I shrugged. “Lucky me, I had pretty cool neighbors.” As the tea bags steeped, I slipped on a bright orange oven mitt and pulled his meal from the oven. “Hope you like veggies.”

“Love ‘em.” Tierney grinned.

*

“When was the last time you ate?” I asked him a while later as his plate emptied.

He finished chewing a mouthful of potatoes, his face thoughtful. “Sometime yesterday evening. I passed through a town south of here — Gables? It was the last bit of civilization I saw before Waterford. I picked up some nonperishable items but…” He cleared his throat and gave me a sheepish grin. “I ate them shortly thereafter.”

I chuckled, and then sipped my steaming coffee. “Well, eat up. It’s not every day I get to have company.”

“Aren’t you going to eat?”

“I ate a little while ago,” I told him. I set the mug on the uneven wood of the table with a thunk.

We were silent as Tierney polished off his meal. When he finished, I gathered up the dishes and offered him the plate of cookies once more. He waved me off with a groan.

“Couldn’t possibly. I’m stuffed to the brim.”

“Did you have someone to cook for you there?” I asked, wondering if he’d left behind some little Irish wife to come traipse about the States.

“Oh, no,” he said, his grin wry. “Me mum. I moved home after losing the job. Couldn’t afford my fancy Dublin flat anymore.”

“Sorry to hear that,” I said. “I’ve heard Dublin is a neat city.”

Tierney nodded, and then toasted me with his cow-spotted mug. “Thanks for dinner. And the tea.”

“You’re very welcome.” I caught his pale eyes and winked. “It was nice to have company.”

Goddess, help me. Was I flirting?

With a big stretch and a sigh, Tierney stood. “Well, Mena McGinty, I should be off. It’s goin’ to be dark by the time I reach Waterford town.”

I wrinkled my nose. “Were you planning on staying at the motel? It’s not the nicest.”

“I’m not too sure where I’m headed, to be honest,” he answered, holding his palms out as if to say who knows?

My heart skipped a beat as I flashed back to my own arrival in Waterford. I hadn’t known where I was going, either. Sarah had put me back on track, giving me a home to get started.

Tierney continued. “I’m running short on funds. Should probably pick me up some employment. ’Til I earn a little money for the flight home. It’s summer, there’s loads of campgrounds, aren’t there? I’ll be dandy.”

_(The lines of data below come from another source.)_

--- src/rtl/sar_adc_seq_pkg.sv ---
package sar_adc_seq_pkg;
  localparam int CHAN_W = 3;
  localparam int IDX_W  = 4;

  localparam int SEL_LSB   = 0;
  localparam int DIV_LSB   = 8;
  localparam int BURST_BIT = 16;
  localparam int START_LSB = 24;
  localparam int RES_LSB   = 6;
  localparam int OVR_BIT   = 30;
  localparam int DONE_BIT  = 31;

  localparam logic [2:0] START_NOW = 3'd1;
  localparam logic [2:0] START_OFF = 3'd0;

  typedef struct packed {
    logic              clearSar;
    logic              trialOn;
    logic              resolve;
    logic [IDX_W-1:0]  bitIdx;
    logic              commit;
    logic [CHAN_W-1:0] chan;
    logic              rdClr;
    logic [CHAN_W-1:0] rdChan;
  } seqStrobe_t;
endpackage

--- src/rtl/sar_adc_seq_div.sv ---
module sar_adc_seq_div #(
  parameter int DIV_W = 8
) (
  input  logic             clk,
  input  logic             rstN,
  input  logic             run,
  input  logic [DIV_W-1:0] divVal,
  output logic             tick
);
  logic [DIV_W-1:0] cntQ;

  assign tick = run && (cntQ >= divVal);

  always_ff @(posedge clk) begin
    if (!rstN || !run) cntQ <= '0;
    else if (tick)     cntQ <= '0;
    else               cntQ <= cntQ + 1'b1;
  end
endmodule

--- src/rtl/sar_adc_seq_ctl.sv ---
module sar_adc_seq_ctl
  import sar_adc_seq_pkg::*;
#(
  parameter int CH_N  = 8,
  parameter int RES_W = 10,
  parameter int DIV_W = 8,
  parameter int AW    = 4
) (
  input  logic              clk,
  input  logic              rstN,
  input  logic              regWe,
  input  logic              regRe,
  input  logic [AW-1:0]     regAddr,
  input  logic [31:0]       regWdata,
  input  logic              tick,
  output logic              run,
  output logic [DIV_W-1:0]  divVal,
  output logic [31:0]       ctrlWord,
  output logic [CHAN_W-1:0] muxSel,
  output logic              sampleEn,
  output seqStrobe_t        stb
);
  localparam int CW = CHAN_W;
  localparam logic [IDX_W-1:0] LAST_STEP = IDX_W'(RES_W);
  localparam logic [CW-1:0]    TOP_CH    = CW'(CH_N - 1);

  logic [CH_N-1:0]  selQ;
  logic [DIV_W-1:0] divQ;
  logic             burstQ;
  logic             busyQ, busyD;
  logic [IDX_W-1:0] stepQ, stepD;
  logic [CW-1:0]    chanQ, chanD;

  logic             wrCtl, isData;
  logic [CH_N-1:0]  wSel;
  logic             wBurst;
  logic [2:0]       wCode;
  logic             swStart, burstGo, abort;
  logic             clearSar, commit, resolve;

  function automatic logic [CW-1:0] nextChan(input logic [CH_N-1:0] sel,
                                             input logic [CW-1:0]   cur);
    logic [CW-1:0] r;
    logic          hit;
    r   = cur;
    hit = 1'b0;
    for (int i = 1; i <= CH_N; i++) begin
      int idx;
      idx = (int'(cur) + i) % CH_N;
      if (!hit && sel[idx]) begin
        r   = CW'(idx);
        hit = 1'b1;
      end
    end
    return r;
  endfunction

  assign wrCtl  = regWe && (regAddr == '0);
  assign isData = regAddr[AW-1];
  assign wSel   = regWdata[SEL_LSB +: CH_N];
  assign wBurst = regWdata[BURST_BIT];
  assign wCode  = regWdata[START_LSB +: 3];

  assign swStart = wrCtl && (wCode == START_NOW) && !wBurst && (|wSel);
  assign burstGo = burstQ && (|selQ) && !wrCtl;
  assign abort   = busyQ && wrCtl && (wCode == START_OFF) && !wBurst;

  always_comb begin
    busyD    = busyQ;
    stepD    = stepQ;
    chanD    = chanQ;
    clearSar = 1'b0;
    commit   = 1'b0;
    resolve  = 1'b0;
    if (!busyQ) begin
      if (swStart) begin
        busyD    = 1'b1;
        stepD    = '0;
        chanD    = nextChan(wSel, TOP_CH);
        clearSar = 1'b1;
      end else if (burstGo) begin
        busyD    = 1'b1;
        stepD    = '0;
        chanD    = nextChan(selQ, TOP_CH);
        clearSar = 1'b1;
      end
    end else if (abort) begin
      busyD = 1'b0;
    end else if (tick) begin
      resolve = (stepQ != '0);
      if (stepQ == LAST_STEP) begin
        commit = 1'b1;
        if (burstQ && (|selQ)) begin
          chanD    = nextChan(selQ, chanQ);
          stepD    = '0;
          clearSar = 1'b1;
        end else begin
          busyD = 1'b0;
        end
      end else begin
        stepD = stepQ + 1'b1;
      end
    end
  end

  always_ff @(posedge clk) begin
    if (!rstN) begin
      selQ   <= '0;
      divQ   <= '0;
      burstQ <= 1'b0;
      busyQ  <= 1'b0;
      stepQ  <= '0;
      chanQ  <= '0;
    end else begin
      if (wrCtl) begin
        selQ   <= wSel;
        divQ   <= regWdata[DIV_LSB +: DIV_W];
        burstQ <= wBurst;
      end
      busyQ <= busyD;
      stepQ <= stepD;
      chanQ <= chanD;
    end
  end

  assign run      = busyQ;
  assign divVal   = divQ;
  assign muxSel   = chanQ;
  assign sampleEn = busyQ && (stepQ == '0);
  assign ctrlWord = (32'(selQ) << SEL_LSB) | (32'(divQ) << DIV_LSB)
                  | (32'(burstQ) << BURST_BIT);

  always_comb begin
    stb          = '0;
    stb.clearSar = clearSar;
    stb.trialOn  = busyQ && (stepQ != '0);
    stb.resolve  = resolve;
    stb.bitIdx   = LAST_STEP - stepQ;
    stb.commit   = commit;
    stb.chan     = chanQ;
    stb.rdClr    = regRe && isData;
    stb.rdChan   = regAddr[CW-1:0];
  end
endmodule

--- src/rtl/sar_adc_seq_dp.sv ---
module sar_adc_seq_dp
  import sar_adc_seq_pkg::*;
#(
  parameter int CH_N  = 8,
  parameter int RES_W = 10
) (
  input  logic             clk,
  input  logic             rstN,
  input  seqStrobe_t       stb,
  input  logic             cmpHigh,
  output logic [RES_W-1:0] dacCode,
  output logic [31:0]      dataWord,
  output logic [CH_N-1:0]  doneVec
);
  logic [RES_W-1:0] sarQ, sarNext, trialMask;
  logic [RES_W-1:0] resQ [CH_N];
  logic [CH_N-1:0]  doneQ, ovrQ;

  assign trialMask = stb.trialOn ? (RES_W'(1) << stb.bitIdx) : '0;
  assign dacCode   = sarQ | trialMask;

  always_comb begin
    sarNext = sarQ;
    sarNext[stb.bitIdx] = cmpHigh;
  end

  always_ff @(posedge clk) begin
    if (!rstN || stb.clearSar) sarQ <= '0;
    else if (stb.resolve)      sarQ <= sarNext;
  end

  for (genvar i = 0; i < CH_N; i++) begin : g_chan
    logic hitCommit, hitRead;
    assign hitCommit = stb.commit && (int'(stb.chan) == i);
    assign hitRead   = stb.rdClr  && (int'(stb.rdChan) == i);
    always_ff @(posedge clk) begin
      if (!rstN) begin
        resQ[i]  <= '0;
        doneQ[i] <= 1'b0;
        ovrQ[i]  <= 1'b0;
      end else if (hitCommit) begin
        resQ[i]  <= sarNext;
        doneQ[i] <= 1'b1;
        ovrQ[i]  <= (doneQ[i] && !hitRead) || (ovrQ[i] && !hitRead);
      end else if (hitRead) begin
        doneQ[i] <= 1'b0;
        ovrQ[i]  <= 1'b0;
      end
    end
  end

  assign doneVec = doneQ;
  assign dataWord = (32'(doneQ[stb.rdChan]) << DONE_BIT)
                  | (32'(ovrQ[stb.rdChan]) << OVR_BIT)
                  | (32'(resQ[stb.rdChan]) << RES_LSB);
endmodule

--- src/rtl/sar_adc_seq.sv ---
module sar_adc_seq
  import sar_adc_seq_pkg::*;
#(
  parameter int CH_N  = 8,
  parameter int RES_W = 10,
  parameter int DIV_W = 8,
  parameter int AW    = 4
) (
  input  logic              clk,
  input  logic              rstN,
  input  logic              regWe,
  input  logic              regRe,
  input  logic [AW-1:0]     regAddr,
  input  logic [31:0]       regWdata,
  output logic [31:0]       regRdata,
  input  logic              cmpHigh,
  output logic [RES_W-1:0]  dacCode,
  output logic [CHAN_W-1:0] muxSel,
  output logic              sampleEn
);
  seqStrobe_t       stb;
  logic             tick, run;
  logic [DIV_W-1:0] divVal;
  logic [31:0]      ctrlWord, dataWord;
  logic [CH_N-1:0]  doneVec;

  sar_adc_seq_div #(.DIV_W(DIV_W)) u_div (
    .clk(clk), .rstN(rstN), .run(run), .divVal(divVal), .tick(tick)
  );

  sar_adc_seq_ctl #(.CH_N(CH_N), .RES_W(RES_W), .DIV_W(DIV_W), .AW(AW)) u_ctl (
    .clk(clk), .rstN(rstN), .regWe(regWe), .regRe(regRe), .regAddr(regAddr),
    .regWdata(regWdata), .tick(tick), .run(run), .divVal(divVal),
    .ctrlWord(ctrlWord), .muxSel(muxSel), .sampleEn(sampleEn), .stb(stb)
  );

  sar_adc_seq_dp #(.CH_N(CH_N), .RES_W(RES_W)) u_dp (
    .clk(clk), .rstN(rstN), .stb(stb), .cmpHigh(cmpHigh),
    .dacCode(dacCode), .dataWord(dataWord), .doneVec(doneVec)
  );

  always_comb begin
    if (regAddr == '0)       regRdata = ctrlWord;
    else if (regAddr[AW-1])  regRdata = dataWord;
    else                     regRdata = '0;
  end
endmodule

--- config.mk ---
export PLATFORM = sky130hd
export DESIGN_NAME = sar_adc_seq
export DESIGN_NICKNAME = d
export VERILOG_FILES = /design/src/rtl/sar_adc_seq_pkg.sv /design/src/rtl/sar_adc_seq_div.sv /design/src/rtl/sar_adc_seq_ctl.sv /design/src/rtl/sar_adc_seq_dp.sv /design/src/rtl/sar_adc_seq.sv
export SDC_FILE = /design/constraint.sdc
export NUM_CORES = 1
export LEC_CHECK = 0
export BUFFER_PORTS_ARGS = -buffer_cell sky130_fd_sc_hd__buf_4
export CORE_MARGIN = 8
export CORE_UTILIZATION = 25
export CTS_CLUSTER_DIAMETER = 60
export CTS_CLUSTER_SIZE = 14
export DETAILED_ROUTE_END_ITERATION = 7
export GPL_TIMING_DRIVEN = 0
export PLACE_DENSITY = 0.45
export SLEW_MARGIN = 20
export SYNTH_ARGS = -nofsm -noshare
export SYNTH_HDL_FRONTEND = slang
export SYNTH_HIERARCHICAL = 1
export SYNTH_SLANG_ARGS = --single-unit
--- constraint.sdc ---
create_clock -name clk -period 3.2 [get_ports clk]
set_input_delay 0.64 -clock clk [delete_from_list [all_inputs] [get_ports clk]]
set_output_delay 0.64 -clock clk [all_outputs]
set_load 0.005 [all_outputs]
==> results of run 1 <==
[stage by stage]
step	hold WS (ns)	instances
after global placement	0.4507	1399
after detailed placement	0.4599	1399
final	0.4724	1438
after global routing	0.4807	1438
after floorplan	0.4284	883
after CTS	0.4608	1432
[timing repair]
item	CTS	global route
buffers inserted	1	9
endpoints found under the setup margin	191	170
gates resized for setup	30	21
hold buffers	0	0
pin swaps	0	7
[per-layer routing]
| layer | GRT usage (%) | up-vias | share of wire (%) |
|---|---|---|---|
| li1 | - | 3224 | - |
| met1 | 17.66 | 3180 | 52 |
| met2 | 18.94 | 131 | 44 |
| met3 | 2.215 | 23 | 3.5 |
| met4 | 3.574 | 0 | 1.2 |
| met5 | 0 | - | 0 |
[power by group]
| group | leakage [nW] | total [mW] | internal, mW | switching [mW] |
|---|---|---|---|---|
| registers | 1.25 | 1.95 | 1.93 | 0.0173 |
| logic | 2.44 | 0.428 | 0.214 | 0.214 |
| clock network | 0.286 | 2.03 | 1.17 | 0.859 |
| total | 3.97 | 4.41 | 3.32 | 1.09 |
[worst paths after layout]
check	start	end	slack, ns
hold reg to reg	u_div/cntQ[0]	u_div/cntQ[0]	0.47
setup / recovery	regAddr[1]	regRdata[8]	0.08
setup reg to reg	u_ctl/muxSel[0]	u_ctl/muxSel[2]	0.10
hold / removal	u_div/cntQ[0]	u_div/cntQ[0]	0.47
[final cells by class]
type | count | area, um^2 | area share (%)
buffer | 101 | 738.2 | 6.886
multi-input combinational | 609 | 4544 | 42.39
timing repair buffer | 71 | 570.5 | 5.322
clock buffer | 18 | 429.2 | 4.003
inverter | 31 | 116.4 | 1.085
sequential | 139 | 3591 | 33.50
clock inverter | 14 | 161.4 | 1.506
tap | 455 | 569.3 | 5.310
[cells by family (layout without fill, tap and decap cells)]
| kind of cell | after synthesis | count (layout) |
|---|---|---|
| compound gates | 142 | 142 |
| xor+xnor | 14 | 14 |
| fa+ha+maj | 15 | 15 |
| buf+inv | 135 | 235 |
| flops | 139 | 139 |
| mux | 81 | 81 |
| other cells | 2 | 35 |
| simple gates | 322 | 322 |
[flip-flops by register name, summed over array words and instances, names as in the netlist]
register	count
u_dp/doneVec	8
u_ctl/muxSel	3
u_ctl/selQ	8
u_dp/sarQ	10
u_dp/ovrQ	8
u_ctl/divVal	8
u_ctl/burstQ	1
u_div/cntQ	8
u_ctl/stepQ	4
u_ctl/run	1
u_dp/resQ	80
[placed cells by master (no fill, tap or decap), types with 21 or more instances in the layout]
cell type	n
buf_4	125
nor2_1	116
nand2_1	80
edfxtp_1	80
dfxtp_1	57
nor2b_1	42
conb_1	35
mux2i_1	34
a22o_1	32
inv_1	28
mux4_2	21
==> flow_summary.yaml, run 1 <==
clock_tree:
  clock_path_buffers: 2
  h-tree-depth: 4
  clock_insertion_delay_worst_skew_ns: 0.43
  cts_buffers: 17
  cts_tree: "built"
  cts_sink_cnt: 139
  clk_pin_slew_ns: 0.06
  clockRootBuffer: "clkbuf_16"
drt:
  drt_drc_violations_left: 0
  post_drt_wl_per_cell_um: 17.86
  detailroute.via_count: 6558
  detail_route.vias_per_cell: 4.561
  drt_iter0_drc: 383
  routed_wirelength_um: 25680
  antenna_violating_nets_post_route: 0
  dr.pass1.iters: 5
global_routing:
  grt_use_total_pct: 12.41
  grt_antenna_before_repair: 0
  first_global_vias: 6679
  grt_overflow: 0
  grt_first_pass_wirelength_um: 39700
  grt_max_degree: 21
worst_setup_path:
  path_delay_family: "buffers and inverters"
  worstRegToRegCells: 10
  cp_cell_sequence: "buf_4 > buf_4 > buf_2 > buf_4 > mux4_1 > mux2_2 > a22o_1 > buf_4"
  setup.worst_path.start_class: "primary input"
  worst-path-buf-inv: 5
  depth_of_the_critical_timing_path_with_buffers_and_inverters_included: 8
  cp_data_required_time_ns: 2.56
  crit_end_category: "output pin"
  path_max_fanout: 10
  path_common_cell: "buf_4"
  critPathArrivalTime_ns: 2.48
  worst_path_largest_cell_delay_ns: 0.34
  timing_worst_setup_path_type: "primary input to output pin"
  worst_path_max_delay_cell: "mux4_1"
synthesis:
  yosys.area_share.adder_pct: 2.156
  synth_top_cell_area_share_pct: 27.60
  yosys-top-cells-count: "117 x nor2_1, 82 x nand2_1, 80 x edfxtp_1, 59 x dfxtp_1, 55 x buf_4"
  synthXorXnorAreaFrac_pct: 1.495
  synth-main-ff-cell: "edfxtp_1"
  asyncSetResetFlopFracSynth_pct: 0
  synth_most_common_cell: "nor2_1"
  synth.area.top_cells: "edfxtp_1 28%, dfxtp_1 14%, mux4_2 5.2%, nor2_1 5.0%, buf_4 4.7%"
  synth.ff_latch_count: 139
  yosysWarnings: 6
  synth_seq_area_share_pct: 41.17
  combinational_family_with_the_most_area_after_synthesis: "simple AND/OR/NAND/NOR gates"
  synth_mux_area_share_pct: 14.72
  post_synth_instance_area_um2: 8703
  synth-compound-area-share_pct: 12.36
  synth_simple_gate_area_share_pct: 18.52
  synth_edf_count: 80
  cells_after_synthesis: 850
  synthesis.area_per_instance_um2: 10.24
  synthDominantAreaCellType: "edfxtp_1"
  count_of_distinct_cell_types_in_the_synthesized_netlist: 75
timing:
  unrepaired_setup_endpoints_after_global_routing: "yes"
  hold_viol: 0
  final.setup_skew_ns: 0.007202
  finalCritPeriodShare_pct: 97.55
  fin_crit_ns: 3.122
  timing.max_slew.rel_slack_pct: 35.78
  tightestPinTransition_ns: 0.9633
  final-setup-viol-count: 0
  worst_slack_ns: 0.07842
  fin_setup_tns_ns: 0
  timing.final.max_slew_violations: 0
  fmax_ghz: 0.3204
pwr:
  total_power_draw_mw: 4.407
  pwr_density_cell_nw_per_um2: 411.1
  vdd_ir_drop_max_mv: 0.3711
  leakage_nw: 3.969
layout:
  final_area_um2: 10720
  finish.utilization_pct: 31.11
  fill_cells: 3615
  finalNetCount: 1026
  synthToLayoutAreaGrowth_pct: 23.17
  layout-drive-gt1-share_pct: 27.57
  insertedDiodeCount: 0
floorplanning:
  core_area_um2: 34460
  initial_util_pct: 25.26
  die_height_um: 202.6
  die-area_um2: 41040
  die_w_um: 202.6
  pin_count: 87
  core.rowCount: 68
hold_path:
  hold_depth: 1
  worst_hold_path_type: "flop to flop"
place:
  place_hpwl_um: 18590
  detailed_place.area_um2: 9866
  port_buffers: 61
  placement.setup.worst_slack_ns: -0.5812
  place_congestion: 0.7769
status:
  outcome: "completed"
run:
  drv_cap: 0
(Power assumes the default switching activity.)
==> run 2, diff against run 1 <==
- RECOVER_POWER: unset -> 50
- REMOVE_ABC_BUFFERS: unset -> 1
==> run 2 against run 1 <==
Effect of this change:
- design area fell by 6.3%
- critical path depth grew 1
- non-clock buffer count is 104 lower
- total power is 1.8% lower
- clock skew increased by 0.0014 ns
- worst setup slack better by 0.050 ns
- hold slack got worse by 0.0062 ns
- via count is 7.0% lower
- critical path type is now flop to flop
- highest routed layer unchanged
==> flow_summary.yaml, run 2 (same netlist as run 1, synthesis figures left out) <==
floorplanning:
  core.rowCount: 68
  die_height_um: 202.6
  initial_util_pct: 25.26
  pin_count: 87
  die-area_um2: 41040
  core_area_um2: 34460
  die_w_um: 202.6
global_routing:
  grt_overflow: 0
  grt_antenna_before_repair: 0
  grt_use_total_pct: 11.41
  grt_first_pass_wirelength_um: 36840
  grt_max_degree: 67
  first_global_vias: 6191
layout:
  layout-drive-gt1-share_pct: 21.16
  insertedDiodeCount: 0
  top_register: "u_dp/resQ"
  final_area_um2: 10050
  finalNetCount: 922
  leading_cell_types_in_the_layout_fill_and_taps_excluded: "115 x nor2_1, 80 x edfxtp_1, 77 x nand2_1, 61 x buf_4, 54 x dfxtp_1"
  synthToLayoutAreaGrowth_pct: 15.43
  largest_reg_flops: 80
  largest_registers: "u_dp/resQ x80, u_dp/sarQ x10"
  layout.cells.most_common: "nor2_1"
pwr:
  total_power_draw_mw: 4.330
  vdd_ir_drop_max_mv: 0.3662
  pwr_density_cell_nw_per_um2: 431.0
  leakage_nw: 3.496
place:
  place_congestion: 0.7845
  detailed_place.area_um2: 9206
  place_hpwl_um: 15990
  port_buffers: 61
drt:
  drt_iter0_drc: 362
  routed_wirelength_um: 23170
  post_drt_wl_per_cell_um: 17.37
  antenna_violating_nets_post_route: 0
  dr.pass1.iters: 5
  detailroute.via_count: 6098
  drt_drc_violations_left: 0
  detail_route.vias_per_cell: 4.571
hold_path:
  hold_path_startpoint: "u_dp/ovrQ[3]"
  whs_endpoint: "u_dp/ovrQ[3]"
  hold_depth: 2
  worst_hold_path_type: "flop to flop"
timing:
  final-setup-viol-count: 0
  fin_setup_tns_ns: 0
  timing.max_slew.rel_slack_pct: 41.03
  fmax_ghz: 0.3255
  final.setup_skew_ns: 0.008615
  finalCritPeriodShare_pct: 95.99
  timing.final.max_slew_violations: 0
  hold_viol: 0
  unrepaired_setup_endpoints_after_global_routing: "yes"
  hold_ws_ns: 0.4662
  tightestPinTransition_ns: 0.8600
  fin_crit_ns: 3.072
status:
  outcome: "completed"
worst_setup_path:
  worstRegToRegCells: 9
  critPathArrivalTime_ns: 3.38
  path_max_fanout: 15
  cp_data_required_time_ns: 3.51
  worst_path_largest_cell_delay_ns: 0.57
  reg2reg_slack_ns: 0.13
  crit_end_category: "flop"
  worst_path_max_delay_cell: "mux4_2"
  setup.worst_path.start_class: "flop"
  cp_cell_sequence: "inv_1 > ha_4 > mux4_2 > mux2_4 > nor3_4 > nand2_2 > o31ai_4 > nor3b_1 > a31o_1"
  timing_worst_setup_path_type: "flop to flop"
  regToRegEndpoint: "u_ctl/muxSel[2]"
  critical_path.reg2reg.startpoint: "u_ctl/muxSel[0]"
clock_tree:
  cts_sink_cnt: 139
  cts_buffers: 17
  cts_tree: "built"
  cts_hold_bufs: 0
  clock_insertion_delay_worst_skew_ns: 0.42
  h-tree-depth: 4
  clockRootBuffer: "clkbuf_16"
  clock_path_buffers: 2
  clk_pin_slew_ns: 0.06
run:
  drv_cap: 0
## run 2: changes by cell type in the layout (fill, tap and decap cells not counted), sizes merged
cell / previous run / this run
clkinvlp: 1 / 2
clkbuf: 35 / 18
clkinv: 5 / 7
inv: 37 / 33
bufinv: 2 / 3
buf: 155 / 68
## run 2: report_power, final
group	internal [mW]	switching (mW)	total, mW
Clock	1.23	0.809	2.04
Sequential	1.93	0.0178	1.95
Combinational	0.161	0.178	0.339
Total	3.33	1.00	4.33
## run 2: critical path, delay by kind of cell, from the launching register on
family,cells,cell delay [ns]
flip-flops,1,0.49
buffers and inverters,1,0.12
AND/OR/NAND/NOR,3,0.52
multiplexers,2,0.89
AO/OA/AOI/OAI,2,0.57
adder cells (fa/ha/maj),1,0.37
## run 2: per-stage QoR
| step | std cells | util [%] | setup WS, ns |
|---|---|---|---|
| after detailed placement | 1298 | 26.72 | -1.442 |
| final | 1334 | 29.15 | 0.1282 |
| after floorplan | 779 | - | -0.3339 |
| after global routing | 1334 | 29.15 | -0.01321 |
| after CTS | 1332 | 28.77 | -0.03577 |
| after global placement | 1295 | 26.54 | -1.446 |
## run 2: worst max-delay path by stage
| stage | cells after the start | start | endpoint |
|---|---|---|---|
| 2_1_floorplan | 8 | u_ctl/muxSel[0] | u_ctl/muxSel[2] |
| 3_3_place_gp | 8 | regAddr[3] | u_dp/sarQ[9] |
| 3_5_place_dp | 8 | regAddr[3] | u_dp/sarQ[0] |
| 4_1_cts | 12 | u_ctl/divVal[5] | u_ctl/muxSel[2] |
| 5_1_grt | 12 | u_ctl/divVal[5] | u_ctl/muxSel[2] |
| 6_report | 9 | u_ctl/muxSel[0] | u_ctl/muxSel[2] |
## run 2: per-layer routing
| layer | GRT usage, % | vias up | wire length [um] |
|---|---|---|---|
| li1 | - | 3014 | - |
| met1 | 15.47 | 2940 | 11010 |
| met2 | 18.34 | 131 | 10870 |
| met3 | 2.694 | 13 | 1115 |
| met4 | 2.253 | 0 | 172 |
| met5 | 0 | - | 0 |
## run 2: area by class of cell
class	count	area (um^2)
inverters	31	116.4
repair buffers	68	549.3
clock buffers	18	429.2
flip-flops and latches	139	3597
well taps	455	569.3
multi-input cells	609	4614
fillers	3608	24410
clock inverters	14	170.2
## run 2: timing repair
item                                    in CTS  in global routing
pin swaps                                    0                  4
setup buffers                                2                  2
resized for setup                           22                 22
endpoints found under the setup margin     191                193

I remembered my mother’s lecture from earlier this summer: “You’ve got to start taking risks again.”

“Tierney,” I burst out as he looped his arm through his backpack. “Why don’t you stay here? The couch folds out.”

He raised one of those yummy eyebrows. “Yeah? You don’t know me, Mena McGinty.”

I recalled what Sarah told me three years ago as I’d sat lonely and forlorn in the Diner on a frigid, snowy night and repeated it now. “I don’t need to know you, Tierney Sheehan. All I need to know is you need some place to stay.”